EA Sports to Delay Standalone F1 Game Until 2027, Citing Focus on 2026 Tech Regulations
EA Sports has announced that the traditional annual F1 video game release will change, with F1 26 canceled as a standalone title. Instead, content for the 2026 season, featuring new technical regulations, will be a paid add-on to F1 25. The next full F1 game, F1 27, is slated for release in 2027, allowing developers more time to innovate and authentically represent the sport's major changes.
EA Sports has announced a significant shift in its Formula 1 video game strategy: the next standalone installment, F1 26, will not be released. Instead, the 2026 season content, featuring the sport's major new technical regulations, will be available as a paid add-on to the existing F1 25 game. The next full, dedicated F1 game, F1 27, is now slated for release in 2027.
Why it matters:
This decision marks a major departure from the annual release cycle that Codemasters has maintained since 2009. It reflects a strategic move by EA Sports to dedicate more development time to thoroughly integrate the sweeping 2026 technical regulations, aiming for a more immersive and innovative F1 gaming experience in 2027. This could lead to a more polished and feature-rich game, but it also means fans will have to wait longer for a completely new title.
The details:
- No F1 26 Standalone: The traditional yearly release of F1 26 has been canceled.
- 2026 Content as Add-on: The 2026 season, including its significant technical regulation changes, will be delivered as a paid expansion to the F1 25 game.
- F1 27 Release: The next full game in the series is now scheduled for 2027, giving developers two years to work on it.
- Development Goals: EA Sports and Codemasters aim to create a "deeply authentic and innovative representation of the action and thrill of Formula 1, reimagined into a more expansive experience with new ways to play for fans around the world" for F1 27.

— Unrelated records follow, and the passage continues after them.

This design comes from an exercise in tuning for small area on the open sky130 flow, not from production work. RTL that was checked went through simulation tests only; none was proved equivalent to the original.

JK:
// complex_butterfly_bfp
module complex_butterfly_bfp #(
  parameter int IWL1    = 16,
  parameter int IWL2    = 16,
  parameter int OWL     = 16,
  parameter int LATENCY = 4,
  parameter int EXPW    = 5
) (
  input  logic            clk,
  input  logic            rst,
  input  logic            strb_in,
  input  logic [1:0]      mode,
  input  logic [IWL1-1:0] din1_re,
  input  logic [IWL1-1:0] din1_im,
  input  logic [IWL2-1:0] din2_re,
  input  logic [IWL2-1:0] din2_im,
  input  logic [IWL1-1:0] din3_re,
  input  logic [IWL1-1:0] din3_im,
  input  logic            stage_clr,
  input  logic            frame_start,
  output logic [OWL-1:0]  dout1_re,
  output logic [OWL-1:0]  dout1_im,
  output logic [OWL-1:0]  dout2_re,
  output logic [OWL-1:0]  dout2_im,
  output logic            strb_out,
  output logic            sat_out,
  output logic            grow,
  output logic [EXPW-1:0] blk_exp,
  output logic            busy,
  output logic            clr_err
);
  logic        auto_sh, auto_sh_new, clr_acc, grow_hit;
  logic [1:0]  sh_in, sh1;
  logic [3:0]  vld;
  logic [15:0] b_re, b_im, w_re, w_im;
  logic [16:0] q_re_d, q_im_d, q_re, q_im;
  logic [15:0] a_re, a_im;
  logic        ld4, hold4;
  logic [64:0] w2, w3, w3b, w4;
  assign b_re = din1_re;
  assign b_im = din1_im;
  assign w_re = din2_re;
  assign w_im = din2_im;
  logic one1;
  logic two2;
  logic pp3;
  logic pp4;
  logic pp5;
  logic pp6;
  logic pp7;
  logic pp8;
  logic pp9;
  logic pp10;
  logic pp11;
  logic pp12;
  logic pp13;
  logic pp14;
  logic pp15;
  logic pp16;
  logic pp17;
  logic pp18;
  logic pp19;
  logic ng20;
  logic one21;
  logic two22;
  logic pp23;
  logic pp24;
  logic pp25;
  logic pp26;
  logic pp27;
  logic pp28;
  logic pp29;
  logic pp30;
  logic pp31;
  ...
==> flow/config.mk <==
export PLATFORM = sky130hd
export DESIGN_NAME = complex_butterfly_bfp
export DESIGN_NICKNAME = complex_butterfly_bfp
export VERILOG_FILES = /design/flow/design.v
export SDC_FILE = /design/flow/constraint.sdc
export NUM_CORES = 4
export LEC_CHECK = 0
export ABC_AREA = 1
export CAP_MARGIN = 20
export CORE_MARGIN = 2
export CORE_UTILIZATION = 40
export SLEW_MARGIN = 20
export SYNTH_HIERARCHICAL = 1
export SYNTH_MINIMUM_KEEP_SIZE = 0
==> flow/constraint.sdc <==
create_clock -name core_clock -period 11.0 [get_ports {clk}]
set_input_delay 2.2000 -clock core_clock [delete_from_list [all_inputs] [get_ports {clk}]]
set_output_delay 2.2000 -clock core_clock [all_outputs]
set_load 0.01 [all_outputs]
standard.sh (not shown) runs the stock make flow with config.mk's settings and CLKGATE_MAP_FILE= SYNTH_SCRIPT=/design/flow/synth_recipe.tcl, a recipe that flattens the netlist after the stock synthesis.
==> flow/flow/run.sh <==
#!/bin/bash
# The standard ORFS layout, except that the ports are buffered with the platform's
# smallest buffer instead of the delay buffer buffer_ports picks by default.
set -euo pipefail
export BUFFER_PORTS_ARGS="-buffer_cell sky130_fd_sc_hd__buf_1"
export CTS_ARGS="-sink_clustering_enable -repair_clock_nets -dont_use_dummy_load -sink_clustering_size 20 -sink_clustering_max_diameter 50 -buf_list sky130_fd_sc_hd__clkbuf_8"
bash standard.sh > standard_flow.log 2>&1
Inputs modified between JK and MS:
==> flow/flow/run.sh <==
#!/bin/bash
# The standard ORFS layout, except that the ports are buffered with the platform's
# smallest buffer instead of the delay buffer buffer_ports picks by default.
set -euo pipefail
export BUFFER_PORTS_ARGS="-buffer_cell sky130_fd_sc_hd__buf_1"
export CTS_ARGS="-sink_clustering_enable -repair_clock_nets -dont_use_dummy_load -sink_clustering_size 30 -sink_clustering_max_diameter 60 -buf_list sky130_fd_sc_hd__clkbuf_16"
bash standard.sh > standard_flow.log 2>&1
MS: full flow OK, the timing, DRC and antenna checks passed
Portion of the clock cycle consumed by the worst path in the final layout ended up 0.55 points lower on MS than on JK.
Going from JK to MS, hold slack shrinks by 0.011 ns.
Final critical-path required period: MS < JK
| number of global-route vias before repair | JK vs MS | ≈ equal |
Post-synthesis instance area: MS vs JK identical
Compared with JK, in MS clock-pin transition on the worst setup and hold timing paths stayed essentially flat, cell count stayed essentially flat.
No run of this note included a check of the RTL's function; only the layout flow was run.


complex_butterfly_bfp, a different RTL version from the one above (not shown whole).
Size in the first run: about 2800 cells after synthesis, ~280 flip-flops, about 180 I/O pins, ~29000 um^2 of cells after synthesis.
clock: 11.0 ns
lec_check: 0
abc_area: 1
cap_margin: 0
core_margin: 2
core_utilization: 80
slew_margin: 0
synth_hierarchical: 1
synth_minimum_keep_size: 0
==> flow/flow/run.sh <==
#!/bin/bash
# The standard ORFS layout (standard.sh) with these changes:
#  - synthesis is the standard flow's own script, except that ABC maps with area-oriented scripts
#    (flow/abc_leaf.script and flow/abc_area.script, hooked in by flow/abc_override.tcl);
#  - the ports are buffered with the platform's smallest buffer (buf_1) instead of the
#    delay buffer that buffer_ports picks by default;
#  - clock tree synthesis clusters the flip-flops into groups of at most 10 driven by clkbuf_4
#    and inserts no dummy loads.
set -euo pipefail
W=$(pwd)
export BUFFER_PORTS_ARGS="-buffer_cell sky130_fd_sc_hd__buf_1"
export CTS_ARGS="-sink_clustering_enable -repair_clock_nets -dont_use_dummy_load -sink_clustering_size 10 -sink_clustering_max_diameter 30 -buf_list sky130_fd_sc_hd__clkbuf_4"
export MY_ABC_SCRIPT=$W/flow/abc_area.script
export MY_ABC_LEAF_SCRIPT=$W/flow/abc_leaf.script
{ head -n 1 synth_recipe.tcl; cat flow/abc_override.tcl; tail -n +2 synth_recipe.tcl; } > area_synth.tcl
sed "s#SYNTH_SCRIPT=[^ ]*#SYNTH_SCRIPT=$W/area_synth.tcl#" standard.sh > area_synth.sh
bash area_synth.sh synth > synth_flow.log 2>&1
bash standard.sh > standard_flow.log 2>&1
==> flow/flow/abc_area.script <==
strash
dc2
dch -f
map -a
mfs2
strash
dch -f
map -a
topo
stime -c
==> flow/flow/abc_leaf.script <==
strash
dc2
dch -f
amap
==> flow/flow/abc_override.tcl <==
# Inserted into the standard flow's synthesis script (synth_recipe.tcl) after its first line. Only the
# final ABC technology mapping changes: the small gate modules (bao22, bao222n, bnand2) are
# mapped first with flow/abc_leaf.script (ABC's area mapper amap), then the rest of the design
# with flow/abc_area.script (area-oriented map). Everything else, including the flip-flop
# mapping, stays as in the standard flow's synthesis.
rename synth ::synth_recipe
proc synth {args} {
  ::synth_recipe {*}$args
  if { [info commands ::orig_abc] eq "" } {
    rename ::abc ::orig_abc
    proc ::abc {args} {
      set i [lsearch -exact $args -script]
      if { $i >= 0 } {
        set leaf [lreplace $args $i [expr {$i + 1}] -script $::env(MY_ABC_LEAF_SCRIPT)]
        puts "abc with flow/abc_leaf.script: $leaf bao22 bao222n bnand2"
        ::orig_abc {*}$leaf bao22 bao222n bnand2
        set args [lreplace $args $i [expr {$i + 1}] -script $::env(MY_ABC_SCRIPT)]
      }
      puts "abc with flow/abc_area.script: $args"
      ::orig_abc {*}$args
    }
  }
}
The baseline finished but failed the layout checks on setup timing.
Change:
--- a/flow/flow/run.sh
+++ b/flow/flow/run.sh
@@ -12 +12 @@
-export CTS_ARGS="-sink_clustering_enable -repair_clock_nets -dont_use_dummy_load -sink_clustering_size 10 -sink_clustering_max_diameter 30 -buf_list sky130_fd_sc_hd__clkbuf_4"
+export CTS_ARGS="-sink_clustering_enable -repair_clock_nets -dont_use_dummy_load -sink_clustering_size 8 -sink_clustering_max_diameter 25 -buf_list {sky130_fd_sc_hd__clkbuf_2 sky130_fd_sc_hd__clkbuf_4}"
- CORE_UTILIZATION: 80 -> 75
=> This time the run went through all stages and came out clean; worst setup slack is better by 1.0 ns; die area grows by 6.5%; first-iteration DRC count goes down by 30%; register-to-register slack gains 1.0 ns.
Change:
--- a/flow/flow/run.sh
+++ b/flow/flow/run.sh
@@ -7 +7 @@
-#  - clock tree synthesis clusters the flip-flops into groups of at most 10 driven by clkbuf_4
+#  - clock tree synthesis clusters the flip-flops into larger groups driven by clkbuf_8
@@ -12 +12 @@
-export CTS_ARGS="-sink_clustering_enable -repair_clock_nets -dont_use_dummy_load -sink_clustering_size 8 -sink_clustering_max_diameter 25 -buf_list {sky130_fd_sc_hd__clkbuf_2 sky130_fd_sc_hd__clkbuf_4}"
+export CTS_ARGS="-sink_clustering_enable -repair_clock_nets -dont_use_dummy_load -sink_clustering_size 10 -sink_clustering_max_diameter 30 -buf_list sky130_fd_sc_hd__clkbuf_4"
==> flow/flow/abc_area.script (replaced) <==
strash
dch -f
map -a
mfs2
strash
dch -f
map -a
topo
stime -c
- CORE_UTILIZATION: 75 -> 70
Outcome: The changed run completed with no timing, DRC or antenna violations; wire length went down slightly; area after synthesis went up slightly; critical path depth went down by 1; final cell count went up slightly; global-route usage went down by 4.7 points.
Change:
--- a/flow/flow/run.sh
+++ b/flow/flow/run.sh
@@ -7 +7 @@
-#  - clock tree synthesis clusters the flip-flops into larger groups driven by clkbuf_8
+#  - clock tree synthesis clusters the flip-flops into groups of at most 10 driven by clkbuf_4
==> flow/flow/abc_area.script (replaced) <==
strash
dc2
dch -f
map -a
mfs2
strash
dch -f
map -a
topo
stime -c
What happened: The changed run completed with no timing, DRC or antenna violations. Core utilization went up by 0.19 points. Final area hardly moves. Maximum frequency went up slightly. Sequential share of layout area is about the same. Critical path depth is unchanged. Die area went down slightly. Setup slack is better by 0.031 ns.
Change:
- CORE_UTILIZATION: 70 -> 75
Clock skew came out higher by 0.018 ns.
Utilization came out higher by 5.9 points.
Final area stays flat.
Sequential share of layout area hardly moves.
First-iteration DRC count came out higher by a few percent.
Worst setup slack is better by 0.33 ns.

## afterwards: timing with drivers on the ports
Ports are ideal in the flow. The routed layouts listed here were re-timed in OpenROAD. Step 1 assumes that a clkbuf_16 drives the clock port and a buf_2 every other input. Step 2 adds t to the input delays and takes it off the output delays; t is the mean of the earliest and latest rising clock arrival at the registers after step 1. Input paths then give back, and output paths get back, about the clock's delay inside the block. Three values: ideal ports, drivers, drivers and shift; two values: the first two.
| run | shift t [ns] | slack for setup (ns) | worst setup path at the end | clock arrival spread, ns |
|---|---|---|---|---|
| JK | 0.595 | 1.603 / 1.603 / 1.603 | register to register | 0.074 / 0.074 |
| MS | 0.535 | 1.663 / 1.663 / 1.663 | register to register | 0.062 / 0.062 |
| the first run of note 2 | 0.669 | -0.018 / -0.018 / -0.018 | register to register | 0.064 / 0.064 |
| the second run of note 2 | 0.657 | 1.007 / 1.007 / 1.007 | register to register | 0.104 / 0.104 |
| the third run of note 2 | 0.611 | 0.693 / 0.693 / 0.693 | register to register | 0.060 / 0.061 |
| the fourth run of note 2 | 0.655 | 0.725 / 0.725 / 0.725 | register to register | 0.056 / 0.056 |
| the fifth run of note 2 | 0.652 | 1.050 / 1.050 / 1.050 | register to register | 0.068 / 0.068 |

- Executive Comments: Lee Mather, Senior Creative Director at Codemasters, emphasized the success of F1 25 and the commitment to building for the future, calling it a "multi-year plan" to extend excitement with the 2026 expansion and reimagine the F1 experience for 2027.
The big picture:
Formula 1 is undergoing a significant transformation with the 2026 technical regulations, which will introduce new power unit specifications and chassis designs aimed at promoting closer racing and sustainability. Capturing these radical changes accurately and innovatively within a video game requires substantial development effort. By extending the development cycle, EA Sports appears to be prioritizing quality and depth over the traditional annual release schedule, a strategy that could ultimately benefit the franchise and its players.
What's next:
Fans can anticipate a substantial update for F1 25 in 2026 to incorporate the new season's regulations. The true test of this strategy will come in 2027, with the release of F1 27. The success of this extended development period will depend on whether the resulting game lives up to the promise of delivering a "reimagined" and "expansive experience" that justifies the longer wait and the shift from an annual full game release. This move could set a new precedent for how sports simulation games handle major real-world rule changes.